Swiss pharmaceutical company Novartis also concluded two in-licensing deals with Chinese companies during the conference. On the 12th, Novartis signed an agreement worth up to $1.7 billion to acquire antibody technology from China-based biotech startup Sineuro Pharmaceuticals for delivering Alzheimer’s disease treatments to the brain. On the 13th, Novartis followed with a deal to in-license a radioligand therapy (RLT) from Zonsen PepLib Biotech. Major pharmaceutical companies, finding it increasingly difficult to source innovation solely within the United States and Europe, are joining forces with Chinese drugmakers in pursuit of commercial value despite the geopolitical risks posed by U.S.–China tensions.

Global big pharma’s attention to Chinese biotech companies dates back to the mid-2010s. At the time, China was still viewed primarily as a manufacturing base for generics and APIs. However, as breakthroughs emerged in areas such as immuno-oncology and cell therapies, exploratory collaborations and points of engagement with global pharmaceutical companies increased. A landmark case came in 2017, when Janssen, a subsidiary of Johnson & Johnson, signed a global co-development and commercialization agreement with China’s Legend Biotech for the chimeric antigen receptor T-cell (CAR-T) candidate LCAR-B38M. Janssen secured global rights excluding Greater China and reportedly paid an upfront fee of $350 million. The asset was later developed into the multiple myeloma treatment ciltacabtagene autoleucel (cilta-cel) and successfully commercialized globally, marking one of the earliest cases in which Chinese biotech technology evolved into a core pipeline asset for global big pharma.

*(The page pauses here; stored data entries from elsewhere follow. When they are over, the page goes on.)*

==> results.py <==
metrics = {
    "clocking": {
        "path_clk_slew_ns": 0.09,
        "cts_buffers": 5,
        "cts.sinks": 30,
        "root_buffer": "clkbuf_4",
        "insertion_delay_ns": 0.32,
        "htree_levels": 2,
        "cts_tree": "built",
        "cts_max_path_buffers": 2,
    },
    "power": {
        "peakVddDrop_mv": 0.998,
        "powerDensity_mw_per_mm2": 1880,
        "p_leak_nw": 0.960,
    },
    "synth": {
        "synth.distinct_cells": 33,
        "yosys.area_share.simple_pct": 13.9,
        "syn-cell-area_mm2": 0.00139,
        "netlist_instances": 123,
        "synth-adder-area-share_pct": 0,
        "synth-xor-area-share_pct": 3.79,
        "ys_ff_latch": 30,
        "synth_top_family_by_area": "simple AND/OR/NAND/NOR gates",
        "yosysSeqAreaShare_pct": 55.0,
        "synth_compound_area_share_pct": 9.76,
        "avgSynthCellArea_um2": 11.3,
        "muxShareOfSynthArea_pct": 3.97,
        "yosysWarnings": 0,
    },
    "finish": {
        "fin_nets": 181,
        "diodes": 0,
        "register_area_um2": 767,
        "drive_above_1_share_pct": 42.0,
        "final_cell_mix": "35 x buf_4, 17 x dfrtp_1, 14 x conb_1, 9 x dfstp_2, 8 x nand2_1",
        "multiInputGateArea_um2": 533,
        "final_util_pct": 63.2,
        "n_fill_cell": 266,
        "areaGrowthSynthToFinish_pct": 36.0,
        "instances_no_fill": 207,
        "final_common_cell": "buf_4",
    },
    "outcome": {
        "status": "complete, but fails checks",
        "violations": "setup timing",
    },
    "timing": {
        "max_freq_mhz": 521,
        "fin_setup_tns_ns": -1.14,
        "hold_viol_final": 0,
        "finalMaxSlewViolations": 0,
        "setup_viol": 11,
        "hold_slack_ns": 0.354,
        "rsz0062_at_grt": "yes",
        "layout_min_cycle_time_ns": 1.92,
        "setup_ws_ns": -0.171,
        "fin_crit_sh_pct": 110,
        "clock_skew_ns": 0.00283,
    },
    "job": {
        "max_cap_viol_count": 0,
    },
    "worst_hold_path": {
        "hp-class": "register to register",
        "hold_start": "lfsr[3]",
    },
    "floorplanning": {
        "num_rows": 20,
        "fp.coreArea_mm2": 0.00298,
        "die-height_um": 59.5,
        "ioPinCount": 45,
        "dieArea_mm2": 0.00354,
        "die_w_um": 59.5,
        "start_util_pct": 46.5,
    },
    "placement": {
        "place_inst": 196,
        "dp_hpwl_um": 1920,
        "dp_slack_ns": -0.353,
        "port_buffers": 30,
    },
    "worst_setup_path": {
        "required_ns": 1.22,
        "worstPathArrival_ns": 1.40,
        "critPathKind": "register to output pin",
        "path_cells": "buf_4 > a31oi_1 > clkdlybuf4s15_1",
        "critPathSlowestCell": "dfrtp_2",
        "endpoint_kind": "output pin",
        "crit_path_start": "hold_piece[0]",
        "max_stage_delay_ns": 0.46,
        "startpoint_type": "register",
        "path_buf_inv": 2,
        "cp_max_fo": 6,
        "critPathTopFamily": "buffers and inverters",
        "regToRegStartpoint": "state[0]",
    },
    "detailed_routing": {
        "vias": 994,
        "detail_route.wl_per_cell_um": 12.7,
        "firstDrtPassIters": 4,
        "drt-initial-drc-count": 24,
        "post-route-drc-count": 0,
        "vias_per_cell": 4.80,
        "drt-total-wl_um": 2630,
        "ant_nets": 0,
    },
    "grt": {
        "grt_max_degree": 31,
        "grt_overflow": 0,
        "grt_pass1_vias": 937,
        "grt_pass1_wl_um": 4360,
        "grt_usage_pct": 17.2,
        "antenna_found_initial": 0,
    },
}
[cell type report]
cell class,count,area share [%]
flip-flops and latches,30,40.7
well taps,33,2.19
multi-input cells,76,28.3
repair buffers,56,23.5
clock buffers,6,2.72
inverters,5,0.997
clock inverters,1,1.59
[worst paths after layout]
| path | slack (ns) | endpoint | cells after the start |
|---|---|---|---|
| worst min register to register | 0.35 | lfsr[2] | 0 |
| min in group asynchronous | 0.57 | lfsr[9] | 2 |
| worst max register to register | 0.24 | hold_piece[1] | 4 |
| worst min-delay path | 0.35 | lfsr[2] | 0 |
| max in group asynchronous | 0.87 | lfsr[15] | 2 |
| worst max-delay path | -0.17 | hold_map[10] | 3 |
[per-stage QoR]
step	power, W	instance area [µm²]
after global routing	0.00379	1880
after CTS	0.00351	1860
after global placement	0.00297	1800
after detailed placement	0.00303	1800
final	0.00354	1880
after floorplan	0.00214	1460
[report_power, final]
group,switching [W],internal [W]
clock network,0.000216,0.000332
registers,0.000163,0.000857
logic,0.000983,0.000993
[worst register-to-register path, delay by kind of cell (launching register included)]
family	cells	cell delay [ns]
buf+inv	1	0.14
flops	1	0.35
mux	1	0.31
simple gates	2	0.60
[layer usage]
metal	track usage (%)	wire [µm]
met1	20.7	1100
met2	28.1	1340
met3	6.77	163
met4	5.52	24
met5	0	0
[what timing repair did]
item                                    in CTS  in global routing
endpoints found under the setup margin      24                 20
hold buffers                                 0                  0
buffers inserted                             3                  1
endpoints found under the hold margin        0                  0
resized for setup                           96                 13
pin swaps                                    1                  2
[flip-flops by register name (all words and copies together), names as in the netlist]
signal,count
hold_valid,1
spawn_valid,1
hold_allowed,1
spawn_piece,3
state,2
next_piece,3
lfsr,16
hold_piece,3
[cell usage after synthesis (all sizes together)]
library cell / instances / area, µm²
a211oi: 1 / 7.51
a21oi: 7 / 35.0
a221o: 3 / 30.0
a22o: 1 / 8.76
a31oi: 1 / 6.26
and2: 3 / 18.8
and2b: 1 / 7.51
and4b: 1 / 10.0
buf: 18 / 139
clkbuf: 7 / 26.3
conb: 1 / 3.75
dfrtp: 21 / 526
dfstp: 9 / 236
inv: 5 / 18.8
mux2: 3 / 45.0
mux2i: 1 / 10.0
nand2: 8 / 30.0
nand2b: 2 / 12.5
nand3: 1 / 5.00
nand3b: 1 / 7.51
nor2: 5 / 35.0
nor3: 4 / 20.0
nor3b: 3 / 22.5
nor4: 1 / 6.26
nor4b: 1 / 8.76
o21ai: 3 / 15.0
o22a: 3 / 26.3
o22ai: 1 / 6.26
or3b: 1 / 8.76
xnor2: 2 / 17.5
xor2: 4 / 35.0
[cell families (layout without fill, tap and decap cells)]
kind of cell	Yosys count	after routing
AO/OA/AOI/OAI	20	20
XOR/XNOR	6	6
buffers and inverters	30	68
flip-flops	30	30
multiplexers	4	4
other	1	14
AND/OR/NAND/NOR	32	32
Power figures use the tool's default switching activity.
<file path="src/rtl/dircc_gals_receive_dispatch.sv">
// Receive-side dispatcher: accepts one packet, fetches its device state, hands both
// to the handler, waits (bounded) for the reply, and writes the updated state back.
module dircc_gals_receive_dispatch #(
  parameter int PACKET_WIDTH    = 128,
  parameter int STATE_WIDTH     = 128,
  parameter int DEV_ADDR_W      = 4,
  parameter int NUM_DEVICES     = 16,
  parameter int TIMEOUT         = 255,
  parameter int DONE_BIT        = 0,
  // dircc_state sits above the 32-bit dircc_state_extra field in device_state_t
  parameter int DIRCC_STATE_LSB = 32
) (
  input  logic                    clk,
  input  logic                    reset_n,
  input  logic [PACKET_WIDTH-1:0] in_packet,
  input  logic                    in_valid,
  output logic                    in_ready,
  output logic                    state_rd_en,
  output logic [DEV_ADDR_W-1:0]   state_addr,
  input  logic [STATE_WIDTH-1:0]  state_rd_data,
  output logic                    state_wr_en,
  output logic [STATE_WIDTH-1:0]  state_wr_data,
  output logic [PACKET_WIDTH-1:0] packet_in,
  output logic                    packet_in_valid,
  output logic                    receive_done,
  output logic [7:0]              edge_id,
  output logic [7:0]              port_id,
  output logic [STATE_WIDTH-1:0]  read_state,
  input  logic [STATE_WIDTH-1:0]  write_state,
  input  logic                    write_state_valid,
  input  logic                    packet_handled,
  output logic                    device_done,
  output logic [15:0]             drop_count,
  output logic                    timeout_err
);

  localparam int DONE_POS = DIRCC_STATE_LSB + DONE_BIT;

  typedef enum logic [2:0] {
    S_IDLE,
    S_READ,
    S_WAIT_RD,
    S_DISPATCH,
    S_WAIT_H,
    S_WRITEBACK
  } state_e;

  state_e                  state_q;
  logic [PACKET_WIDTH-1:0] pkt_q;
  logic [7:0]              edge_q;
  logic [7:0]              port_q;
  logic [DEV_ADDR_W-1:0]   addr_q;
  logic [STATE_WIDTH-1:0]  rd_state_q;
  logic [STATE_WIDTH-1:0]  wr_data_q;
  logic                    rd_en_q;
  logic                    wr_en_q;
  logic                    rcv_done_q;
  logic                    pkt_valid_q;
  logic                    done_q;
  logic                    timeout_q;
  logic [15:0]             drop_q;
  logic [7:0]              cnt_q;

  logic [7:0] dev_idx;
  logic       dev_ok;
  logic [8:0] cnt_inc;

  assign dev_idx = in_packet[7:0];
  assign dev_ok  = (32'(dev_idx) < NUM_DEVICES);
  assign cnt_inc = {1'b0, cnt_q} + 9'd1;

  // Strobes are set one edge early so each is high exactly while its state is current.
  always_ff @(posedge clk or negedge reset_n) begin
    if (!reset_n) begin
      state_q     <= S_IDLE;
      pkt_q       <= '0;
      edge_q      <= '0;
      port_q      <= '0;
      addr_q      <= '0;
      rd_state_q  <= '0;
      wr_data_q   <= '0;
      rd_en_q     <= 1'b0;
      wr_en_q     <= 1'b0;
      rcv_done_q  <= 1'b0;
      pkt_valid_q <= 1'b0;
      done_q      <= 1'b0;
      timeout_q   <= 1'b0;
      drop_q      <= '0;
      cnt_q       <= '0;
    end else begin
      rd_en_q    <= 1'b0;
      wr_en_q    <= 1'b0;
      rcv_done_q <= 1'b0;
      case (state_q)
        S_IDLE: begin
          if (in_valid) begin
            pkt_q  <= in_packet;
            edge_q <= in_packet[23:16];
            port_q <= in_packet[15:8];
            if (dev_ok) begin
              addr_q  <= dev_idx[DEV_ADDR_W-1:0];
              rd_en_q <= 1'b1;
              state_q <= S_READ;
            end else if (drop_q != 16'hFFFF) begin
              drop_q <= drop_q + 16'd1;
            end
          end
        end
        S_READ: begin
          state_q <= S_WAIT_RD;
        end
        S_WAIT_RD: begin
          rd_state_q  <= state_rd_data;
          rcv_done_q  <= 1'b1;
          pkt_valid_q <= 1'b1;
          state_q     <= S_DISPATCH;
        end
        S_DISPATCH: begin
          cnt_q   <= '0;
          state_q <= S_WAIT_H;
        end
        S_WAIT_H: begin
          cnt_q <= cnt_inc[7:0];
          // A reply on the final permitted cycle still wins over the timeout.
          if (packet_handled) begin
            pkt_valid_q <= 1'b0;
            if (write_state_valid) begin
              wr_data_q <= write_state;
              wr_en_q   <= 1'b1;
              state_q   <= S_WRITEBACK;
            end else begin
              state_q <= S_IDLE;
            end
          end else if (cnt_inc == 9'(TIMEOUT)) begin
            pkt_valid_q <= 1'b0;
            timeout_q   <= 1'b1;
            state_q     <= S_IDLE;
          end
        end
        S_WRITEBACK: begin
          if (wr_data_q[DONE_POS]) begin
            done_q <= 1'b1;
          end
          state_q <= S_IDLE;
        end
        default: begin
          state_q <= S_IDLE;
        end
      endcase
    end
  end

  assign in_ready        = (state_q == S_IDLE);
  assign state_rd_en     = rd_en_q;
  assign state_wr_en     = wr_en_q;
  assign state_addr      = addr_q;
  assign state_wr_data   = wr_data_q;
  assign packet_in       = pkt_q;
  assign packet_in_valid = pkt_valid_q;
  assign receive_done    = rcv_done_q;
  assign edge_id         = edge_q;
  assign port_id         = port_q;
  assign read_state      = rd_state_q;
  assign device_done     = done_q;
  assign drop_count      = drop_q;
  assign timeout_err     = timeout_q;

endmodule

</file>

China’s growth momentum is expected to continue. According to global consulting firm McKinsey & Company, China’s pharmaceutical market reached $277.3 billion in 2024. Within this, the innovative drug segment is recording double-digit compound annual growth rates, driving overall market expansion. In the United States, some analysts warn that unless appropriate measures are taken within the next three years, U.S. biopharmaceutical leadership could suffer “irreversible” damage. The U.S. National Security Commission on Emerging Biotechnology (NSCEB) recently published a report noting that China is rapidly narrowing the gap with the United States by strengthening its dominance in pharmaceuticals and biotechnology. The report concludes that after treating biotechnology as a strategic priority for two decades, China is swiftly emerging as a dominant force in the sector. It recommends that the U.S. government invest at least $15 billion over the next five years to attract greater private capital into the domestic biotechnology sector. The NSCEB also projects that if current trends accelerate, Chinese-origin drugs could account for 35% of new drug approvals by the U.S. Food and Drug Administration (FDA) by 2040. This is interpreted as a warning signal that U.S. health security could become dependent on China.